A third plausible explanation for the difference in asset flows to the two hedge fund sectors in North America is the increased accumulated knowledge and experience of the investing institutions there. The model seems to have shifted. For most of the last decade funds of funds were the mechanism for investing institutions to allocate to hedge funds, but a knowledge transfer has taken place. The senior staff at institutions now have a familiarity with hedge fund concepts and can interpret hedge fund data readily. Whilst funds of funds companies can demonstrate advantages in due diligence process, depth of understanding of investment strategies, and risk management and portfolio construction of funds of funds compared to the dedicated resources available to most investing institutions, the latter can now comfortably find these capabilities on an out-sourced basis. External advisors for strategic decision making and tactical monitoring of hedge funds have usurped the role of the dedicated funds of funds. The same tasks are being carried out, but maybe by a combination of a very small dedicated in-house team with input from an external advisor on a fixed fee basis. A number of funds of funds companies may be retained by investing institutions to give a plurality of opinion and form of analysis, for benchmarking, but experienced investing institutions may not feel the need to pay the old fee scales. Plus the marginal increases in allocations to hedge funds by pension plans is increasingly going to direct investing in single manager funds.

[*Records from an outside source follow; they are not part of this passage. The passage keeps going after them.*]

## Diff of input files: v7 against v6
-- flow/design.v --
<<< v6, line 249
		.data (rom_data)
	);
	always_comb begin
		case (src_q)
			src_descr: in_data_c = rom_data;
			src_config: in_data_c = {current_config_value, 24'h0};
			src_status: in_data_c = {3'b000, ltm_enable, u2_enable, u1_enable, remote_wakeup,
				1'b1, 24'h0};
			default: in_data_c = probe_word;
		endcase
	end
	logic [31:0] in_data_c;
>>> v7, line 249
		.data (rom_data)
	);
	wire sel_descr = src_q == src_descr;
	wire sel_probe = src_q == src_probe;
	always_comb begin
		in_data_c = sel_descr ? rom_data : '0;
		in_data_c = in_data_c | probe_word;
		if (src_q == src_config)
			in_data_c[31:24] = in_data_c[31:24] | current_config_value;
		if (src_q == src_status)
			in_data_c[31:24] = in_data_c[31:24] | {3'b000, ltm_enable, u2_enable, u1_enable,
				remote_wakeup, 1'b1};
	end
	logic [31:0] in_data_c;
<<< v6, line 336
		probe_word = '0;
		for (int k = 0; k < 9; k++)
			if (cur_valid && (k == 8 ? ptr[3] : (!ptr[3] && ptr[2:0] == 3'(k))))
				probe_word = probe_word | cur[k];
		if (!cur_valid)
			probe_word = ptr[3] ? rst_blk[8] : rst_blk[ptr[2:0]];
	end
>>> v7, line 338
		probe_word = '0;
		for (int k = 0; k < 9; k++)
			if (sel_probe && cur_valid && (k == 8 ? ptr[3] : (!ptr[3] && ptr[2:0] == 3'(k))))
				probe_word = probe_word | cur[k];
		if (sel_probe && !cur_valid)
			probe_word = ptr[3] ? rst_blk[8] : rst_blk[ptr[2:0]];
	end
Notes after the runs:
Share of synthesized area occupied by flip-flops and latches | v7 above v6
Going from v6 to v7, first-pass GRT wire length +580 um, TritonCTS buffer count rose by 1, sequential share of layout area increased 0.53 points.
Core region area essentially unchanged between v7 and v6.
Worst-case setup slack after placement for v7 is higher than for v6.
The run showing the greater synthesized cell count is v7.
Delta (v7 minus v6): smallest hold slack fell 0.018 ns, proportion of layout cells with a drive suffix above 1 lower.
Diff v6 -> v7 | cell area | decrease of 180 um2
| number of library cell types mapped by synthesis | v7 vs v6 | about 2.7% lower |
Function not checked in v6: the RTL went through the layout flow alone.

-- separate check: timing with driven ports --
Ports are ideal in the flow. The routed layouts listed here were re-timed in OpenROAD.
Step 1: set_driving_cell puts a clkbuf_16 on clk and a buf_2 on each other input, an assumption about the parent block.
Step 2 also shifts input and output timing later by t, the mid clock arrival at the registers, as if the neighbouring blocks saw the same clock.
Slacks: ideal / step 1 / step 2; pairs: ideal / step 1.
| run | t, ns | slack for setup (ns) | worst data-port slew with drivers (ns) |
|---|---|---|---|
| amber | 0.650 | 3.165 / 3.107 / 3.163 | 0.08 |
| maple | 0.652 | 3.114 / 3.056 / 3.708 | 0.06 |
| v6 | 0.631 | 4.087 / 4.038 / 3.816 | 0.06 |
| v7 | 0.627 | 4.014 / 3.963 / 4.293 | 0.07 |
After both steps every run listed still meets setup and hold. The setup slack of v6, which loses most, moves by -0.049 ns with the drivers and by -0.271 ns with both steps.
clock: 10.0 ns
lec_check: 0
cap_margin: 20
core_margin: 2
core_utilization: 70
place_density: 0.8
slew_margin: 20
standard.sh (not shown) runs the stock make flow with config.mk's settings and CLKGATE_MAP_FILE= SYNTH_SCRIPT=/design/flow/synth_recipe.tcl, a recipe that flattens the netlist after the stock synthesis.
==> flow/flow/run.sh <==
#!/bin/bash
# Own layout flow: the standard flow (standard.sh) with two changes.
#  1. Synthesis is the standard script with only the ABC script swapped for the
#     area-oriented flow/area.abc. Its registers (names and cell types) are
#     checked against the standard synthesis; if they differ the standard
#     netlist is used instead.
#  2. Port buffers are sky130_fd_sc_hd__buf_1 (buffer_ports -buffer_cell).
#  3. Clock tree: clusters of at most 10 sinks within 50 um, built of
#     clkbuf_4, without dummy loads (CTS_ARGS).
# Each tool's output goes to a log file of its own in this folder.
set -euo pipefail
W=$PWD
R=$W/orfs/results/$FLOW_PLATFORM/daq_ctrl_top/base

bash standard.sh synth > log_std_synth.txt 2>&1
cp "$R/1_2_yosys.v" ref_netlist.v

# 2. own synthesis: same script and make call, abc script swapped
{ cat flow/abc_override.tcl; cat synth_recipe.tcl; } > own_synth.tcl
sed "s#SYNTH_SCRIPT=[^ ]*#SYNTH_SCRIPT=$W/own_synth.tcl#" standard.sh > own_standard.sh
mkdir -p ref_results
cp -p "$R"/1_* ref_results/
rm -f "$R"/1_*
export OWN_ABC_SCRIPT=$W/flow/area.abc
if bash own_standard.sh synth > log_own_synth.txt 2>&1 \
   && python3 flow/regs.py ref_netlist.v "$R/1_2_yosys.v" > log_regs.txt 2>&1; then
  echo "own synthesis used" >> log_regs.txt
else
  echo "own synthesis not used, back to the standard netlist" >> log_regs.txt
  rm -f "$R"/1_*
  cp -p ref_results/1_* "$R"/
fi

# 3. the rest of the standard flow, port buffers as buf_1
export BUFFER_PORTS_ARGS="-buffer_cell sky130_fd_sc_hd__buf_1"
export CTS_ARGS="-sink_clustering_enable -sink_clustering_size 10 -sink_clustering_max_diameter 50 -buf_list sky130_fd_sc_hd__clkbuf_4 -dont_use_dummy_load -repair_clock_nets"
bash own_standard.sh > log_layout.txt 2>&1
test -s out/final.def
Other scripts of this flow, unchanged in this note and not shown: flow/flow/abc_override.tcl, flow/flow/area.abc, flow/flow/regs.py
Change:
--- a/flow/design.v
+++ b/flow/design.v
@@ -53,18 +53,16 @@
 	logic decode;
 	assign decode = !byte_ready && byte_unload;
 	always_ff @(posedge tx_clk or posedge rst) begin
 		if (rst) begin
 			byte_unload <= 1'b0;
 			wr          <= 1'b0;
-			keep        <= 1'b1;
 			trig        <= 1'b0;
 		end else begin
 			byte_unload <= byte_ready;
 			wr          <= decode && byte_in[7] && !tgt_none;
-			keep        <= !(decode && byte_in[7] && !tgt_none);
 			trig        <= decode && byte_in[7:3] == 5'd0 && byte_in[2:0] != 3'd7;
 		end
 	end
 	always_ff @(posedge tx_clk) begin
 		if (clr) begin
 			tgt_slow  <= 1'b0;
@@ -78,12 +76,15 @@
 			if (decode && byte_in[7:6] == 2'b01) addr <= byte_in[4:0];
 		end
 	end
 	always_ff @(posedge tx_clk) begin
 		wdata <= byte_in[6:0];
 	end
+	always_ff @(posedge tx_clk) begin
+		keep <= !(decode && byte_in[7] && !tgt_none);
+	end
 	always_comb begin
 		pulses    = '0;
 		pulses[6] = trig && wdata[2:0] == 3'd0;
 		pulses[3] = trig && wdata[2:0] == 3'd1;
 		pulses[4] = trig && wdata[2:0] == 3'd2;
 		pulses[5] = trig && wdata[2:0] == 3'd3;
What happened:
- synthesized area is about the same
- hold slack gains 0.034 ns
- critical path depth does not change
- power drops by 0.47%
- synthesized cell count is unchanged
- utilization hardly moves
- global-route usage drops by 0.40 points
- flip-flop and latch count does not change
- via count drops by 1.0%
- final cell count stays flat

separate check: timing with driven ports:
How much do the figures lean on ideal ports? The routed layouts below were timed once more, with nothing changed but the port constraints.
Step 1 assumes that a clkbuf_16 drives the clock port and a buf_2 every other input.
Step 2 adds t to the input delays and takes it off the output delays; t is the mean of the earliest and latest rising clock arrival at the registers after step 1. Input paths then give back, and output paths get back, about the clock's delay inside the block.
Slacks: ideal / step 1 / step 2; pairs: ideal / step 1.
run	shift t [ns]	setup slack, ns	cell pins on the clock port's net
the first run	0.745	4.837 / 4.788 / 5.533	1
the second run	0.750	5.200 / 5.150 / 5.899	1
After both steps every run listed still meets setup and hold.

In each of these regards the North American part of the industry is in the vanguard. Most of the assets of the hedge fund industry are managed by managers in the United States. For a U.S. investor to visit (and allocate to) an American hedge fund manager is a lot easier than for a Japanese investing institution – hence there will always be a place for funds of funds for Japanese investors in hedge funds. American investing institutions are the largest contributors of capital to the hedge fund industry at the moment, and will be for some time. Given all the above - relative performance, regional strengths, fee structures etcetera - plus the fact that large, branded hedge fund groups are highly likely to be American, is it any wonder that 85% of the global flows into hedge funds are going into American single manager hedge funds?